[INFORMATION Boundary: Start]
Background: an optimization exercise with open tools, aiming at a short achievable clock period and few clock cycles. Do not read the settings as production practice.
For this run, only the layout was checked, not whether the RTL still works.
No activity file was given, so power comes from the tool's default toggle rates.

===== design/flow/flow/run.sh =====
#!/bin/bash
# Standard layout, with the port buffers made from regular buffers instead of
# delay cells and cell sizing free to change a cell's footprint.
set -euo pipefail
bash standard.sh MATCH_CELL_FOOTPRINT=0 \
   "BUFFER_PORTS_ARGS=-buffer_cell sky130_fd_sc_hd__buf_4" \
   finish > make_finish.log 2>&1

===== design/flow/standard.sh =====
#!/bin/bash
# synth_recipe.tcl (not shown) runs the flow's synth.tcl, then flattens the netlist and writes it again
# the make line also repeats each setting of config.mk as NAME=value (left out here)
make -C /OpenROAD-flow-scripts/flow DESIGN_CONFIG=/design/flow/config.mk WORK_HOME=/design/flow/orfs CLKGATE_MAP_FILE= SYNTH_SCRIPT=/design/flow/synth_recipe.tcl "${@:-finish}"

===== design/flow/config.mk =====
export PLATFORM = sky130hd
export DESIGN_NAME = pio_req_unit
export DESIGN_NICKNAME = pio_req_unit
export VERILOG_FILES = /design/flow/design.v
export SDC_FILE = /design/flow/constraint.sdc
export NUM_CORES = 4
export LEC_CHECK = 0
export CAP_MARGIN = 20
export CORE_MARGIN = 2
export CORE_UTILIZATION = 60
export SETUP_SLACK_MARGIN = 2.5
export SLEW_MARGIN = 20
export TNS_END_PERCENT = 100

===== design/flow/constraint.sdc =====
create_clock -name core_clock -period 5.0 [get_ports {clk}]
set_input_delay 1.0000 -clock core_clock [delete_from_list [all_inputs] [get_ports {clk}]]
set_output_delay 1.0000 -clock core_clock [all_outputs]
set_load 0.01 [all_outputs]

===== design/flow/design.v =====
`default_nettype none
package pio_pkg;
   typedef struct packed {
      logic [5-1:0]  thr_id;
      logic [2-1:0]  buf_id;
      logic [3-1:0] size;
      logic [40-1:0] addr;
      logic [64-1:0] data;
   } ucb_req_t;
   typedef struct packed {
      logic [64-43-1:0] pad;
      logic [43-1:0]             map_addr;
   } pio_hdr_t;
   typedef union packed {
      pio_hdr_t                hdr;
      logic [64-1:0]  raw;
   } pio_payload_u;
   typedef struct packed {
      logic                   is_data;
      logic                   rw;         
      logic [1:0]             dest;
      logic [5-1:0]  thr_id;
      logic [2-1:0]  buf_id;
      logic [3-1:0] size;
      logic                   dword;      
      logic                   word_sel;   
      pio_payload_u           payload;
   } queue_word_t;
   typedef struct packed {
      logic                   rw;
      logic [1:0]             dest;
      logic [15:0]            be;
      logic [64-1:0] ad;
      logic [5-1:0]  thr_id;
      logic [2-1:0]  buf_id;
   } pio_out_t;
   typedef struct packed {
      logic [16-1:0] addr;
      logic [32-1:0]      data;
   } csr_wr_t;
endpackage
`default_nettype wire
`timescale 1ns/1ps
`default_nettype none
module pio_req_unit (
   input  wire logic        clk,
   input  wire logic        rst,
   input  wire logic [3:0]  max_pio,
   input  wire logic        rd_vld,
   input  wire logic        wr_vld,
   input  wire logic [4:0]  req_thr_id,
   input  wire logic [1:0]  req_buf_id,
   input  wire logic [2:0]  req_size,
   input  wire logic [39:0] req_addr,
   input  wire logic [63:0] req_data,
   output logic             req_accepted,
   output logic             csr_wr,
   output logic [15:0]      csr_wr_addr,
   output logic [31:0]      csr_wr_data,
   output logic [15:0]      csr_rd_addr,
   output logic             csr_rd_ack,
   output logic [4:0]       csr_ack_thr,
   output logic [1:0]       csr_ack_buf,
   input  wire logic        pio_pop,
   input  wire logic        rd_done,
   output logic             pio_req,
   output logic             pio_data_vld,
   output logic             pio_out_rw,
   output logic [1:0]       pio_out_dest,
   output logic [15:0]      pio_out_be,
   output logic [63:0]      pio_out_ad,
   output logic [4:0]       pio_out_thr_id,
   output logic [1:0]       pio_out_buf_id
);
   localparam int DEPTH = 16;
   localparam int AW    = 4;
   localparam int HW    = 1 + 2 + 16 + 5 + 2 + 43;
   localparam int WW    = 1 + HW;
   logic        hit;
   logic        vld;
   logic        space;
   logic        late_wr, late_rd;
   assign vld = rd_vld | wr_vld;
   assign hit = req_addr[39:24] == 16'h8000;
   always_ff @(posedge clk) begin
      if (rst) begin
         late_wr <= 1'b0;
         late_rd <= 1'b0;
      end else begin
         late_wr <= wr_vld & hit & ~space & ~late_wr;
         late_rd <= rd_vld & hit & ~space & ~late_rd;
      end
   end
   assign req_accepted = vld & space | late_wr | late_rd;
   assign csr_wr       = wr_vld & hit & space | late_wr;
   assign csr_rd_ack   = rd_vld & hit & space | late_rd;
   assign csr_wr_addr  = req_addr[15:0];
   assign csr_wr_data  = req_data[31:0];
   assign csr_rd_addr  = req_addr[15:0];
   assign csr_ack_thr  = req_thr_id;
   assign csr_ack_buf  = req_buf_id;
   logic        c_acc, c_rd, c_wr, c_csr, c_q;
   logic [4:0]  c_thr;
   logic [1:0]  c_buf;
   logic [2:0]  c_size;
   logic [39:0] c_addr;
   logic [63:0] c_data;
   always_ff @(posedge clk) begin
      if (rst)
         c_acc <= 1'b0;
      else
         c_acc <= vld & space;
      c_rd   <= rd_vld;
      c_wr   <= wr_vld;
      c_thr  <= req_thr_id;
      c_buf  <= req_buf_id;
      c_size <= req_size;
      c_addr <= req_addr;
      c_data <= req_data;
   end
   assign c_csr = c_addr[39:24] == 16'h8000;
   assign c_q   = c_acc & ~c_csr;
   logic [42:0] map;
   logic [1:0]  dest;
   logic [7:0]  lane;
   logic [15:0] be;
   always_comb begin
      if (c_addr[39:32] == 8'h80) begin
         if (c_addr[31:28] == 4'h0) begin
            map = {15'h4000, c_addr[27:0]};
            if (c_addr[27:24] == 4'hE)      dest = 2'd2;
            else if (c_addr[27:24] == 4'hF) dest = 2'd3;
            else                            dest = 2'd1;
         end else begin
            map  = {11'h600, c_addr[31:0]};
            dest = 2'd0;
         end
      end else begin
         map = {3'h7, c_addr};
         if (c_addr[39:38] == 2'b11) dest = c_addr[37] ? 2'd3 : 2'd2;
         else                        dest = 2'd1;
      end
      case (c_size)
         3'd0:    lane = 8'h01;
         3'd1:    lane = 8'h03;
         3'd2:    lane = 8'h0f;
         default: lane = 8'hff;
      endcase
      lane = lane << c_addr[2:0];
      if (c_size == 3'd4)   be = 16'hffff;
      else if (c_addr[3])   be = {lane, 8'h00};
      else                  be = {8'h00, lane};
   end
   logic [WW-1:0]    mem [0:DEPTH-1];
   logic [DEPTH-1:0] wsel;             
   logic [DEPTH-1:0] wsel1;            
   logic [AW-1:0]    rptr;
   logic [AW:0]      cnt;              
   logic             nempty;           
   logic [AW:0]      tot;              
   logic [AW:0]      tot_nxt;
   logic             take;
   logic [WW-1:0]    head;
   assign head  = mem[rptr];
   assign wsel1 = {wsel[DEPTH-2:0], wsel[DEPTH-1]};
   always_ff @(posedge clk) begin
      for (int i = 0; i < DEPTH; i++) begin
         if (~c_acc)
            ;
         else if (wsel[i])
            mem[i] <= {1'b0, c_rd, dest, be, c_thr, c_buf, map};
         else if (wsel1[i])
            mem[i] <= {1'b1, {(HW-64){1'b0}}, c_data};
      end
   end
   assign tot_nxt = tot + {{(AW-1){1'b0}}, vld & space & wr_vld, vld & space & rd_vld}
                        - {{(AW-1){1'b0}}, c_acc & c_csr & c_wr, c_acc & c_csr & c_rd}
                        - {{AW{1'b0}}, take};
   always_ff @(posedge clk) begin
      if (rst) begin
         wsel   <= {{(DEPTH-1){1'b0}}, 1'b1};
         rptr   <= '0;
         cnt    <= '0;
         nempty <= 1'b0;
         tot    <= '0;
         space  <= 1'b1;
      end else begin
         if (c_q)
            wsel <= c_wr ? {wsel1[DEPTH-2:0], wsel1[DEPTH-1]} : wsel1;
         if (take)
            rptr <= rptr + 1'b1;
         cnt    <= cnt + {{(AW-1){1'b0}}, c_q & c_wr, c_q & c_rd} - {{AW{1'b0}}, take};
         nempty <= c_q | (cnt > (AW+1)'(1)) | (cnt[0] & ~take);
         tot    <= tot_nxt;
         space  <= tot_nxt <= (AW+1)'(DEPTH - 2);
      end
   end
   logic        o_hdr, o_dat, o_rw;
   logic [1:0]  o_dest;
   logic [15:0] o_be;
   logic [63:0] o_ad;
   logic [4:0]  o_thr;
   logic [1:0]  o_buf;
   logic        pop, free;
   logic        rd_pop;
   logic [16:1] pend, pend_nxt;        
   logic        o_hdr_nxt, o_rw_nxt;
   logic [15:0] ok;
   logic        wr_hdr;
   assign pop    = pio_pop & (o_hdr | o_dat);
   assign free   = ~(o_hdr | o_dat) | pop;
   assign take   = free & nempty;
   assign rd_pop = pop & o_hdr & o_rw;
   always_ff @(posedge clk) begin
      if (rst) begin
         o_hdr <= 1'b0;
         o_dat <= 1'b0;
      end else if (free) begin
         o_hdr <= take & ~head[WW-1];
         o_dat <= take & head[WW-1];
      end
   end
   always_ff @(posedge clk) begin
      if (take) begin
         {o_rw, o_dest, o_be, o_thr, o_buf} <= head[HW-1:43];
         o_ad[42:0]  <= head[42:0];
         o_ad[63:43] <= head[63:43] & {21{head[WW-1]}};
      end
   end
   always_comb begin
      pend_nxt = pend;
      if (rd_pop & ~rd_done)
         pend_nxt = {pend[15:1], 1'b1};
      else if (~rd_pop & rd_done)
         pend_nxt = {1'b0, pend[16:2]};
   end
   assign o_hdr_nxt = free ? take & ~head[WW-1] : o_hdr;
   assign o_rw_nxt  = take ? head[HW-1] : o_rw;
   always_ff @(posedge clk) begin
      if (rst) begin
         pend   <= '0;
         ok     <= '0;
         wr_hdr <= 1'b0;
      end else begin
         pend   <= pend_nxt;
         wr_hdr <= o_hdr_nxt & ~o_rw_nxt;
         for (int m = 0; m < 16; m++)
            ok[m] <= o_hdr_nxt & o_rw_nxt & ~pend_nxt[m+1];
      end
   end
   assign pio_data_vld   = o_dat;
   always_comb begin
      pio_req = wr_hdr;
      for (int k = 0; k < 16; k++)
         pio_req = pio_req | (ok[k] & ((max_pio & 4'(k)) == 4'(k)));
   end
   assign pio_out_rw     = o_rw;
   assign pio_out_dest   = o_dest;
   assign pio_out_be     = o_be;
   assign pio_out_ad     = o_ad;
   assign pio_out_thr_id = o_thr;
   assign pio_out_buf_id = o_buf;
endmodule
`default_nettype wire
[INFORMATION Boundary: End]
**EXERCISE AIM**
Repeat exactly the lines of the material above, taking the first line, the line with "export TNS_END_PERCENT = 100", and every line between them.

**EXERCISE SOLUTION**
Background: an optimization exercise with open tools, aiming at a short achievable clock period and few clock cycles. Do not read the settings as production practice.
For this run, only the layout was checked, not whether the RTL still works.
No activity file was given, so power comes from the tool's default toggle rates.

===== design/flow/flow/run.sh =====
#!/bin/bash
# Standard layout, with the port buffers made from regular buffers instead of
# delay cells and cell sizing free to change a cell's footprint.
set -euo pipefail
bash standard.sh MATCH_CELL_FOOTPRINT=0 \
   "BUFFER_PORTS_ARGS=-buffer_cell sky130_fd_sc_hd__buf_4" \
   finish > make_finish.log 2>&1

===== design/flow/standard.sh =====
#!/bin/bash
# synth_recipe.tcl (not shown) runs the flow's synth.tcl, then flattens the netlist and writes it again
# the make line also repeats each setting of config.mk as NAME=value (left out here)
make -C /OpenROAD-flow-scripts/flow DESIGN_CONFIG=/design/flow/config.mk WORK_HOME=/design/flow/orfs CLKGATE_MAP_FILE= SYNTH_SCRIPT=/design/flow/synth_recipe.tcl "${@:-finish}"

===== design/flow/config.mk =====
export PLATFORM = sky130hd
export DESIGN_NAME = pio_req_unit
export DESIGN_NICKNAME = pio_req_unit
export VERILOG_FILES = /design/flow/design.v
export SDC_FILE = /design/flow/constraint.sdc
export NUM_CORES = 4
export LEC_CHECK = 0
export CAP_MARGIN = 20
export CORE_MARGIN = 2
export CORE_UTILIZATION = 60
export SETUP_SLACK_MARGIN = 2.5
export SLEW_MARGIN = 20
export TNS_END_PERCENT = 100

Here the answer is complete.